▸ WHAT THE EXERCISE ASKS:
Lines from the one containing "[run 2: metrics by stage]" through the last line of the data are to be repeated word for word, both ends included.

▸ RECORDED INFORMATION:
<file path="src/rtl/dpll_frame_rx_pkg.sv">
// Shared definitions for the DPLL frame receiver: FSM state codes, parity modes
// and a constant-width helper.
package dpll_frame_rx_pkg;

    typedef enum logic [2:0] {
        ST_IDLE = 3'd0,
        ST_DATA = 3'd1,
        ST_PAR  = 3'd2,
        ST_STOP = 3'd3,
        ST_BRK  = 3'd4
    } rx_state_e;

    localparam int PAR_NONE = 0;
    localparam int PAR_ODD  = 1;
    localparam int PAR_EVEN = 2;

    function automatic int clog2(input int value);
        int r;
        r = 0;
        while ((1 << r) < value) r = r + 1;
        return r;
    endfunction

endpackage

</file>
<file path="src/rtl/dpll_frame_rx_fifo.sv">
// Synchronous first-word-fall-through FIFO holding received words with their
// error flags. Pointers carry one extra wrap bit to tell full from empty.
module frame_fifo
    import dpll_frame_rx_pkg::*;
#(
    parameter int WIDTH = 10,
    parameter int DEPTH = 4
) (
    input  logic             clk_i,
    input  logic             rst_i,
    input  logic             clr_i,
    input  logic             push_i,
    input  logic [WIDTH-1:0] din_i,
    input  logic             pop_i,
    output logic [WIDTH-1:0] dout_o,
    output logic             full_o,
    output logic             empty_o
);

    localparam int AW = clog2(DEPTH);

    logic [AW:0]      wptr_q, wptr_d;
    logic [AW:0]      rptr_q, rptr_d;
    logic [WIDTH-1:0] mem_q [DEPTH];
    logic             do_pop;
    logic             do_push;

    assign empty_o = (wptr_q == rptr_q);
    assign full_o  = (wptr_q[AW] != rptr_q[AW]) && (wptr_q[AW-1:0] == rptr_q[AW-1:0]);
    assign dout_o  = mem_q[rptr_q[AW-1:0]];

    // A pop frees the head slot in the same clk, so a full FIFO may accept a push then.
    assign do_pop  = pop_i & ~empty_o;
    assign do_push = push_i & (~full_o | do_pop);

    assign wptr_d = wptr_q + (AW + 1)'(do_push);
    assign rptr_d = rptr_q + (AW + 1)'(do_pop);

    always_ff @(posedge clk_i or posedge rst_i) begin
        if (rst_i) begin
            wptr_q <= '0;
            rptr_q <= '0;
        end else if (clr_i) begin
            wptr_q <= '0;
            rptr_q <= '0;
        end else begin
            wptr_q <= wptr_d;
            rptr_q <= rptr_d;
        end
    end

    always_ff @(posedge clk_i) begin
        if (do_push && !clr_i) mem_q[wptr_q[AW-1:0]] <= din_i;
    end

endmodule

</file>
<file path="src/rtl/dpll_frame_rx.sv">
// Async serial frame deserializer behind the DPLL bit-recovery stage: frames
// start/data/parity/stop bits on lock-qualified strobes and queues checked words.
module dpll_frame_rx
    import dpll_frame_rx_pkg::*;
#(
    parameter int DATA_BITS  = 8,
    parameter int PARITY     = PAR_NONE,
    parameter int STOP_BITS  = 1,
    parameter int FIFO_DEPTH = 4
) (
    input  logic                 clk_i,
    input  logic                 rst_i,
    input  logic                 clr_i,
    input  logic                 stb_i,
    input  logic                 dat_i,
    input  logic                 lock_i,
    input  logic                 rd_i,
    output logic                 rdy_o,
    output logic [DATA_BITS-1:0] dat_o,
    output logic                 perr_o,
    output logic                 ferr_o,
    output logic                 ovr_o,
    output logic                 busy_o
);

    if (DATA_BITS < 5 || DATA_BITS > 9) begin : g_bad_data_bits
        $error("dpll_frame_rx: DATA_BITS must be 5..9");
    end
    if (STOP_BITS < 1 || STOP_BITS > 2) begin : g_bad_stop_bits
        $error("dpll_frame_rx: STOP_BITS must be 1 or 2");
    end
    if (PARITY < PAR_NONE || PARITY > PAR_EVEN) begin : g_bad_parity
        $error("dpll_frame_rx: PARITY must be 0, 1 or 2");
    end
    if (FIFO_DEPTH < 2 || (FIFO_DEPTH & (FIFO_DEPTH - 1)) != 0) begin : g_bad_depth
        $error("dpll_frame_rx: FIFO_DEPTH must be a power of 2, >= 2");
    end

    localparam int          FW        = DATA_BITS + 2;
    localparam logic [3:0]  LAST_DATA = 4'(DATA_BITS - 1);
    localparam logic [3:0]  LAST_STOP = 4'(STOP_BITS - 1);
    localparam logic        PAR_EXP   = (PARITY == PAR_ODD);

    rx_state_e              state_q, state_d;
    logic [3:0]             cnt_q, cnt_d;
    logic [DATA_BITS-1:0]   sh_q, sh_d;
    logic                   pacc_q, pacc_d;
    logic                   perr_q, perr_d;
    logic                   ferr_q, ferr_d;
    logic                   push_q, push_d;
    logic [FW-1:0]          word_q, word_d;
    logic                   ovr_q, ovr_d;
    logic                   ferr_new;
    logic                   samp;

    logic [FW-1:0]          fifo_dout;
    logic                   fifo_full;
    logic                   fifo_empty;

    assign samp = stb_i & lock_i;

    always_comb begin
        state_d  = state_q;
        cnt_d    = cnt_q;
        sh_d     = sh_q;
        pacc_d   = pacc_q;
        perr_d   = perr_q;
        ferr_d   = ferr_q;
        push_d   = 1'b0;
        word_d   = word_q;
        ferr_new = ferr_q | ~dat_i;
        unique case (state_q)
            ST_IDLE: begin
                if (samp && !dat_i) begin
                    state_d = ST_DATA;
                    cnt_d   = '0;
                    pacc_d  = 1'b0;
                    perr_d  = 1'b0;
                    ferr_d  = 1'b0;
                end
            end
            ST_DATA: begin
                if (!lock_i) begin
                    state_d = ST_IDLE;
                end else if (stb_i) begin
                    sh_d   = {dat_i, sh_q[DATA_BITS-1:1]};
                    pacc_d = pacc_q ^ dat_i;
                    cnt_d  = cnt_q + 4'd1;
                    if (cnt_q == LAST_DATA) begin
                        cnt_d   = '0;
                        state_d = (PARITY != PAR_NONE) ? ST_PAR : ST_STOP;
                    end
                end
            end
            ST_PAR: begin
                if (!lock_i) begin
                    state_d = ST_IDLE;
                end else if (stb_i) begin
                    perr_d  = ((pacc_q ^ dat_i) != PAR_EXP);
                    state_d = ST_STOP;
                end
            end
            ST_STOP: begin
                if (!lock_i) begin
                    state_d = ST_IDLE;
                end else if (stb_i) begin
                    ferr_d = ferr_new;
                    cnt_d  = cnt_q + 4'd1;
                    if (cnt_q == LAST_STOP) begin
                        push_d  = 1'b1;
                        word_d  = {ferr_new, perr_q, sh_q};
                        cnt_d   = '0;
                        // A bad stop usually means a break; hold off re-framing until the line idles high.
                        state_d = ferr_new ? ST_BRK : ST_IDLE;
                    end
                end
            end
            ST_BRK: begin
                if (!lock_i || (stb_i && dat_i)) state_d = ST_IDLE;
            end
            default: state_d = ST_IDLE;
        endcase
    end

    assign ovr_d = ovr_q | (push_q & fifo_full & ~(rd_i & ~fifo_empty));

    always_ff @(posedge clk_i or posedge rst_i) begin
        if (rst_i) begin
            state_q <= ST_IDLE;
            cnt_q   <= '0;
            sh_q    <= '0;
            pacc_q  <= 1'b0;
            perr_q  <= 1'b0;
            ferr_q  <= 1'b0;
            push_q  <= 1'b0;
            word_q  <= '0;
            ovr_q   <= 1'b0;
        end else if (clr_i) begin
            state_q <= ST_IDLE;
            cnt_q   <= '0;
            sh_q    <= '0;
            pacc_q  <= 1'b0;
            perr_q  <= 1'b0;
            ferr_q  <= 1'b0;
            push_q  <= 1'b0;
            word_q  <= '0;
            ovr_q   <= 1'b0;
        end else begin
            state_q <= state_d;
            cnt_q   <= cnt_d;
            sh_q    <= sh_d;
            pacc_q  <= pacc_d;
            perr_q  <= perr_d;
            ferr_q  <= ferr_d;
            push_q  <= push_d;
            word_q  <= word_d;
            ovr_q   <= ovr_d;
        end
    end

    frame_fifo #(
        .WIDTH (FW),
        .DEPTH (FIFO_DEPTH)
    ) u_fifo (
        .clk_i   (clk_i),
        .rst_i   (rst_i),
        .clr_i   (clr_i),
        .push_i  (push_q),
        .din_i   (word_q),
        .pop_i   (rd_i),
        .dout_o  (fifo_dout),
        .full_o  (fifo_full),
        .empty_o (fifo_empty)
    );

    assign rdy_o                    = ~fifo_empty;
    assign {ferr_o, perr_o, dat_o}  = fifo_empty ? '0 : fifo_dout;
    assign ovr_o                    = ovr_q;
    assign busy_o                   = (state_q != ST_IDLE);

endmodule

</file>
<file path="config.mk">
export PLATFORM = sky130hd
export DESIGN_NAME = dpll_frame_rx
export DESIGN_NICKNAME = d
export VERILOG_FILES = /design/src/rtl/dpll_frame_rx_pkg.sv /design/src/rtl/dpll_frame_rx_fifo.sv /design/src/rtl/dpll_frame_rx.sv
export SDC_FILE = /design/constraint.sdc
export NUM_CORES = 1
export LEC_CHECK = 0
export CORE_UTILIZATION = 45
export DETAILED_ROUTE_END_ITERATION = 8
export DONT_BUFFER_PORTS = 1
export PLACE_DENSITY = 0.66
export SLEW_MARGIN = 20
export SYNTH_ARGS = -nofsm -noshare
export SYNTH_HDL_FRONTEND = slang
export SYNTH_SLANG_ARGS = --single-unit
export TNS_END_PERCENT = 50
</file>
<file path="constraint.sdc">
create_clock -name clk_i -period 4.1 [get_ports clk_i]
set_input_delay 0.615 -clock clk_i [delete_from_list [all_inputs] [get_ports clk_i]]
set_output_delay 0.615 -clock clk_i [all_outputs]
set_load 0.005 [all_outputs]
</file>
==> results.json, run 1 <==
{
  "synth.top_cell.area_share_pct": 35.5,
  "holdCritPathClass": "input pin to async pin",
  "yosysUniqueCellTypes": 51,
  "r2r_start": "u_fifo.rptr_q[0]$_DFF_PP0_",
  "drc_errors": 0,
  "period_share_pct": 61.4,
  "fmax_mhz": 397,
  "reg2reg_depth": 4,
  "p_per_area_nw_per_um2": 383,
  "grt_max_degree": 37,
  "num_rows": 31,
  "syn_area_um2": 3390,
  "ir_drop_uv": 165,
  "synth_top_family_by_area": "simple AND/OR/NAND/NOR gates",
  "clock_latency_ns": 0.35,
  "synth_edf_count": 40,
  "clock_path_buffers": 2,
  "ys_seq_area_share_pct": 62.1,
  "diodes": 0,
  "cts_buffers": 9,
  "rsz0062_at_grt": "false",
  "startpoint_type": "flip-flop",
  "drt_iter0_markers": 67,
  "synth_xor_area_share_pct": 1.81,
  "die_y_um": 88.8,
  "clkSinkCount": 76,
  "wl_um": 5380,
  "grt_pass1_vias": 1779,
  "gp_congestion": 0.775,
  "crit_fanout": 12,
  "postRouteAntennaNets": 0,
  "port-buffer-count": 0,
  "outcome": "completed",
  "synth_area_leaders": "edfxtp_1, dfrtp_1, mux4_2",
  "synth.largest_area_cell": "edfxtp_1",
  "crit_path_end": "dat_o[6]",
  "htreeDepth": 3,
  "num_vias": 1844,
  "ys_seq_elements": 76,
  "grt_pass1_wl_um": 9110,
  "dieArea_um2": 7880,
  "grt.total_usage_pct": 16.0,
  "worst-r2r-setup-slack_ns": 1.75,
  "path_class": "flip-flop to output port",
  "final_nets": 259,
  "synthesis.nets": 259,
  "leakagePower_nw": 1.52,
  "synth.yosys.warnings": 0,
  "startpoint": "u_fifo.rptr_q[0]$_DFF_PP0_",
  "synth_simple_gate_area_share_pct": 14.2,
  "initial_core_util_pct": 46.7,
  "dr.pass1.iters": 6,
  "synthTopCellsByCount": "edfxtp_1, dfrtp_1, nor2_1, nor2b_1, mux2i_1",
  "fillers": 656,
  "synth_most_common_cell": "edfxtp_1",
  "cp-end-kind": "output port",
  "slew_headroom_pct": 53.7,
  "synth_fa_ha_area_share_pct": 2.22,
  "antenna_found_initial": 0,
  "multi_input_area_um2": 1190,
  "finalSetupViolations": 0,
  "worstPathArrival_ns": 1.90,
  "fp.coreArea_um2": 7250,
  "seq_area_um2": 2100,
  "fin_skew_ns": 0.00529,
  "ctsResizeCount": 0,
  "final-max-slew-violation-count": 0,
  "synthArstFlopShare_pct": 47.4,
  "ios": 20,
  "drive_above_1_share_pct": 13.9,
  "worstReg2RegEnd": "u_fifo.mem_q[1][7]$_DFFE_PP_",
  "hold_buffers": 0,
  "clk_pin_slew_ns": 0.08,
  "cts_tree": "yes",
  "syn2layout_area_growth_pct": 7.65,
  "postCtsSetupBuffers": 0,
  "hpwl_um": 3600,
  "syn-mean-instance-area_um2": 13.8,
  "die_x_um": 88.8,
  "final_core_util_pct": 50.3,
  "root_buffer": "clkbuf_8",
  "tightest_slew_ns": 0.695,
  "synth_cells": 246,
  "synth_ff_type": "edfxtp_1",
  "worst_ep_required_time_ns": 3.48,
  "post-route-min-period_ns": 2.52,
  "synthMuxAreaShare_pct": 12.0,
  "cap_violations": 0,
  "synth_compound_area_share_pct": 4.95,
  "gr-total-overflow": 0,
  "hold_viol": 0,
  "wire_per_inst_um": 15.4,
  "setup_tns_ns": 0,
  "avgViaCountPerCell": 5.27
}
-- worst min path at each step --
stage / from / endpoint / slack (ns) / cells past startpoint
finish: rst_i / sh_q[1]$_DFFE_PP0P_ / 0.26 / 2
global route: rst_i / word_q[1]$_DFFE_PP0P_ / 0.28 / 2
CTS: rst_i / word_q[1]$_DFFE_PP0P_ / 0.26 / 2
detailed placement: perr_q$_DFFE_PP0P_ / perr_q$_DFFE_PP0P_ / 0.51 / 1
global placement: cnt_q[3]$_DFFE_PP0P_ / cnt_q[3]$_DFFE_PP0P_ / 0.50 / 1
floorplan: cnt_q[3]$_DFFE_PP0P_ / cnt_q[3]$_DFFE_PP0P_ / 0.46 / 1
-- flip-flops by register name (all words and copies together) (netlist names) --
register,cells
cnt_q,4
u_fifo.mem_q,40
u_fifo.wptr_q,3
u_fifo.rptr_q,3
word_q,10
state_q,3
sh_q,8
push_q,1
perr_q,1
ovr_o,1
pacc_q,1
ferr_q,1
-- cell families (layout without fill, tap and decap cells) --
kind of cell	count (synthesis)	in the layout
AOI/OAI and AO/OA	26	26
adders and majority gates	6	6
buffers and inverters	20	25
DFF	76	76
xor gates and xnor gates	7	7
muxes	28	28
and+or+nand+nor	83	83
-- per-layer routing --
metal | share of wire (%) | global-route usage [%]
met2 | 44 | 21.8
met5 | 0 | 0
met1 | 51 | 23.7
met3 | 2.9 | 3.92
met4 | 2.2 | 7.92
-- critical path, cell delays in order, from the launching register on --
cell and delay (ns):
dfrtp_1 0.80, mux4_2 0.60, nor2b_1 0.16
-- layout by cell type (no fill, tap or decap), types with 2 or more instances in the layout --
cell type  instances
edfxtp_1          40
dfrtp_1           36
nor2_1            25
nor2b_1           19
mux2i_1           17
mux4_2            10
clkbuf_8           9
inv_1              6
nand2_1            6
o21ai_0            6
ha_1               6
a21oi_1            5
nor3b_1            5
nand3b_1           4
xor2_1             4
and3b_1            3
nand3_1            3
nand2b_1           3
xnor2_1            3
buf_4              3
nor3_1             2
o21ai_1            2
a211oi_1           2
inv_6              2
clkinv_4           2
-- layout make-up --
class / instances / share of cell area [%]
Multi-Input combinational cell: 150 / 32.7
Clock inverter: 7 / 1.61
Timing Repair Buffer: 3 / 0.618
Inverter: 6 / 0.618
Sequential cell: 76 / 57.7
Tap cell: 99 / 3.40
Clock buffer: 9 / 3.40
-- metrics by stage --
stage / power, W / area, um2 / cells / hold WS [ns] / setup WS [ns]
final: 0.00140 / 3650 / 350 / 0.257 / 1.58
after floorplan: 0.000886 / 3390 / 246 / 0.461 / 1.81
after detailed placement: 0.000892 / 3460 / 334 / 0.512 / 1.71
after CTS: 0.00141 / 3650 / 350 / 0.264 / 1.54
after global routing: 0.00146 / 3650 / 350 / 0.281 / 1.40
after global placement: 0.000890 / 3460 / 334 / 0.496 / 1.81
-- report_power, final --
group           total, W  switching [W]  internal, W
registers       0.000815      0.0000124     0.000803
logic          0.0000593      0.0000350    0.0000243
clock network   0.000522       0.000293     0.000229
total            0.00140       0.000340      0.00106
Power figures use the tool's default switching activity.
==> inputs of run 2 (changes only) <==
ABC_AREA = 1   (was default)
PLACE_DENSITY = 0.68   (was 0.66)
clock period = 2.2 ns   (was 4.1 ns; I/O delays follow)
==> run 2 against run 1 <==
Count of clock-buffer cells in the layout unchanged. Largest cell class unchanged. Critical endpoint is now dat_o[4]. Flip-flop and latch count unchanged. Worst setup slack lost 1.3 ns. Register-to-register slack worse by 1.3 ns. Synthesized cell count grew 49%. Die area rose by 4.2%. Non-clock buffer count increased by 8. Power grew 110%. Critical path depth up 5.
==> results.json, run 2 <==
{
  "outcome": "completed",
  "path_class": "flip-flop to output port",
  "ir_drop_uv": 372,
  "gp_congestion": 0.883,
  "placed_cells": 463,
  "synth_ff_type": "edfxtp_1",
  "p_clk_share_pct": 32.8,
  "setup_tns_ns": 0,
  "htreeDepth": 3,
  "worst-r2r-setup-slack_ns": 0.45,
  "wl_met3_um": 286,
  "post-route-min-period_ns": 1.95,
  "synthTopCellsByCount": "nand2_1, inv_1, edfxtp_1, nor2_1, dfrtp_1",
  "cts_tree": "yes",
  "yosysUniqueCellTypes": 30,
  "postRouteAntennaNets": 0,
  "synth.yosys.warnings": 0,
  "power.total_w": 0.00295,
  "worstReg2RegEnd": "u_fifo.rptr_q[2]$_DFF_PP0_",
  "final_nets": 389,
  "slew_headroom_pct": 69.6,
  "synth.top_cell.area_share_pct": 34.0,
  "cts_buffers": 9,
  "antenna_found_initial": 0,
  "die_y_um": 90.6,
  "num_vias": 2422,
  "synth_cells": 366,
  "drc_errors": 0,
  "layout_commonest_cell": "nand2_1",
  "final_cell_mix": "nand2_1, inv_1, nor2_1, edfxtp_1, dfrtp_1",
  "syn-mean-instance-area_um2": 9.65,
  "hold_viol": 0,
  "final-max-slew-violation-count": 0,
  "clock_path_buffers": 2,
  "fin_skew_ns": 0.00454,
  "ys_seq_area_share_pct": 59.5,
  "synth_edf_count": 40,
  "synth.largest_area_cell": "edfxtp_1",
  "gr-total-overflow": 0,
  "syn2layout_area_growth_pct": 9.46,
  "ctsResizeCount": 0,
  "grt_pass1_vias": 2397,
  "wl_met2_um": 3150,
  "crit_fanout": 11,
  "wire_per_inst_um": 13.4,
  "worst_ep_required_time_ns": 1.87,
  "rsz0062_at_grt": "false",
  "tightest_slew_ns": 0.456,
  "period_share_pct": 88.8,
  "wl_um": 6420,
  "min_to": "u_fifo.rptr_q[2]$_DFF_PP0_",
  "fmax_mhz": 512,
  "grt_pass1_wl_um": 11100,
  "p_per_area_nw_per_um2": 763,
  "cp-end-kind": "output port",
  "worstPathArrival_ns": 1.62,
  "synth_area_leaders": "edfxtp_1, dfrtp_1, nand2_1",
  "hp-start": "clr_i",
  "dieArea_um2": 8200,
  "num_rows": 31,
  "hold_depth": 1,
  "dr.pass1.iters": 4,
  "drive_above_1_share_pct": 10.8,
  "fin_ws_ns": 0.246,
  "synthArstFlopShare_pct": 47.4,
  "finalSetupViolations": 0,
  "initial_core_util_pct": 47.7,
  "internal-power_w": 0.00207,
  "syn_area_um2": 3530,
  "holdCritPathClass": "input pin to flip-flop",
  "final-instance-count-excl-fill": 480,
  "combPwrFrac_pct": 14.5,
  "finalInstanceArea_um2": 3860,
  "placed_area_um2": 3670,
  "drt-met1-wl_um": 2920,
  "switching_share_pct": 29.6,
  "grt.total_usage_pct": 17.7,
  "r2r_start": "u_fifo.wptr_q[0]$_DFF_PP0_",
  "cap_violations": 0,
  "startpoint_type": "flip-flop",
  "ys_seq_elements": 76,
  "dp_slack_ns": 0.453,
  "seq_power_share_pct": 52.8,
  "hpwl_um": 4350,
  "p_sw_w": 0.000874,
  "fp.coreArea_um2": 7410,
  "clk_pin_slew_ns": 0.08,
  "root_buffer": "clkbuf_8",
  "ios": 20,
  "die_x_um": 90.6,
  "port-buffer-count": 0,
  "synth_most_common_cell": "nand2_1",
  "highest_layer": "met4",
  "clock_latency_ns": 0.34,
  "synthesis.nets": 379,
  "drt_iter0_markers": 136,
  "grt_max_degree": 37,
  "reg2reg_depth": 10,
  "diodes": 0,
  "leakagePower_nw": 1.79,
  "clkSinkCount": 76,
  "avgViaCountPerCell": 5.05,
  "largest_register_ffs": 40
}
[run 2: cell count changes in the layout (fill, tap and decap cells not counted), moves of 5 or more]
cell / previous run / this run
buf_4: 3 / 10
inv_1: 6 / 42
mux2i_1: 17 / 10
mux4_2: 10 / 0
nand2_1: 6 / 81
nand2_2: 0 / 6
nand3_1: 3 / 25
nor2_1: 25 / 40
nor2b_1: 19 / 0
o21ai_0: 6 / 25
o22ai_1: 1 / 10
o31ai_1: 1 / 6
[run 2: worst max-delay path: stages, from the launching register on]
cell,delay [ns]
dfrtp_1,0.42
inv_1,0.11
nand2_1,0.07
a21oi_1,0.25
nand2_1,0.11
buf_4,0.19
nand2_1,0.08
inv_1,0.05
[run 2: layer usage]
layer	track usage, %	vias to the layer above
met5	0	-
met2	29.7	50
li1	-	1231
met1	21.2	1137
met3	5.30	4
met4	6.85	0
[run 2: cell type report]
class                   instances  area, um2
multi-input cells             233       1200
clock inverters                 7       57.6
clock buffers                   9        124
repair buffers                 11       85.1
inverters                      45        169
fillers                       675       3540
flip-flops and latches         76       2100
well taps                      99        124
[run 2: metrics by stage]
stage | hold slack (ns) | utilization, %
floorplan | 0.436 | -
finish | 0.0496 | 52.2
global placement | 0.360 | 49.6
global route | 0.00998 | 52.2
detailed placement | 0.353 | 49.6
CTS | 0.0199 | 52.2
[run 2: how the worst max path moves through the flow]
stage / end / depth (start not counted) / start
6_report: dat_o[4] / 7 / u_fifo.wptr_q[0]$_DFF_PP0_
5_1_grt: dat_o[5] / 7 / u_fifo.wptr_q[0]$_DFF_PP0_
4_1_cts: dat_o[4] / 7 / u_fifo.wptr_q[0]$_DFF_PP0_
3_5_place_dp: u_fifo.rptr_q[2]$_DFF_PP0_ / 10 / u_fifo.wptr_q[0]$_DFF_PP0_
3_3_place_gp: u_fifo.rptr_q[2]$_DFF_PP0_ / 9 / u_fifo.wptr_q[1]$_DFF_PP0_
2_1_floorplan: u_fifo.rptr_q[2]$_DFF_PP0_ / 10 / u_fifo.rptr_q[1]$_DFF_PP0_
[run 2: timing repair]
action | 4_1_cts | 5_1_grt
buffers inserted | 0 | 0
hold endpoints to repair | 36 | 0
endpoints found under the setup margin | 0 | 0
hold buffers | 1 | 0
[run 2: cells by family after synthesis]
group	Yosys count	share of synthesized area (%)
simple gates	161	19.3
flops	76	59.5
buf+inv	57	6.38
compound gates	49	8.08
mux	10	2.83
xor+xnor	7	1.74
fa+ha+maj	6	2.13
[run 2: power by group through the flow]
stage          Sequential, W  Combinational [W]  Clock, W
3_5_place_dp         0.00158           0.000428         0
6_report             0.00155           0.000426  0.000966
3_3_place_gp         0.00158           0.000424         0
5_1_grt              0.00156           0.000501   0.00106
2_1_floorplan        0.00158           0.000350         0
4_1_cts              0.00155           0.000430  0.000999
==> inputs of run 3 (changes only) <==
ABC_AREA = default   (was 1)
==> run 3 against run 2 <==
Clock skew increased by 0.0017 ns. Largest power group unchanged. Register-to-register slack got worse by 0.30 ns. Cell count shrank 26%. Utilization fell by 1.1 points. Highest routed layer unchanged.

▸ ANSWER TO THIS PROBLEM:
[run 2: metrics by stage]
stage | hold slack (ns) | utilization, %
floorplan | 0.436 | -
finish | 0.0496 | 52.2
global placement | 0.360 | 49.6
global route | 0.00998 | 52.2
detailed placement | 0.353 | 49.6
CTS | 0.0199 | 52.2
[run 2: how the worst max path moves through the flow]
stage / end / depth (start not counted) / start
6_report: dat_o[4] / 7 / u_fifo.wptr_q[0]$_DFF_PP0_
5_1_grt: dat_o[5] / 7 / u_fifo.wptr_q[0]$_DFF_PP0_
4_1_cts: dat_o[4] / 7 / u_fifo.wptr_q[0]$_DFF_PP0_
3_5_place_dp: u_fifo.rptr_q[2]$_DFF_PP0_ / 10 / u_fifo.wptr_q[0]$_DFF_PP0_
3_3_place_gp: u_fifo.rptr_q[2]$_DFF_PP0_ / 9 / u_fifo.wptr_q[1]$_DFF_PP0_
2_1_floorplan: u_fifo.rptr_q[2]$_DFF_PP0_ / 10 / u_fifo.rptr_q[1]$_DFF_PP0_
[run 2: timing repair]
action | 4_1_cts | 5_1_grt
buffers inserted | 0 | 0
hold endpoints to repair | 36 | 0
endpoints found under the setup margin | 0 | 0
hold buffers | 1 | 0
[run 2: cells by family after synthesis]
group	Yosys count	share of synthesized area (%)
simple gates	161	19.3
flops	76	59.5
buf+inv	57	6.38
compound gates	49	8.08
mux	10	2.83
xor+xnor	7	1.74
fa+ha+maj	6	2.13
[run 2: power by group through the flow]
stage          Sequential, W  Combinational [W]  Clock, W
3_5_place_dp         0.00158           0.000428         0
6_report             0.00155           0.000426  0.000966
3_3_place_gp         0.00158           0.000424         0
5_1_grt              0.00156           0.000501   0.00106
2_1_floorplan        0.00158           0.000350         0
4_1_cts              0.00155           0.000430  0.000999
==> inputs of run 3 (changes only) <==
ABC_AREA = default   (was 1)
==> run 3 against run 2 <==
Clock skew increased by 0.0017 ns. Largest power group unchanged. Register-to-register slack got worse by 0.30 ns. Cell count shrank 26%. Utilization fell by 1.1 points. Highest routed layer unchanged.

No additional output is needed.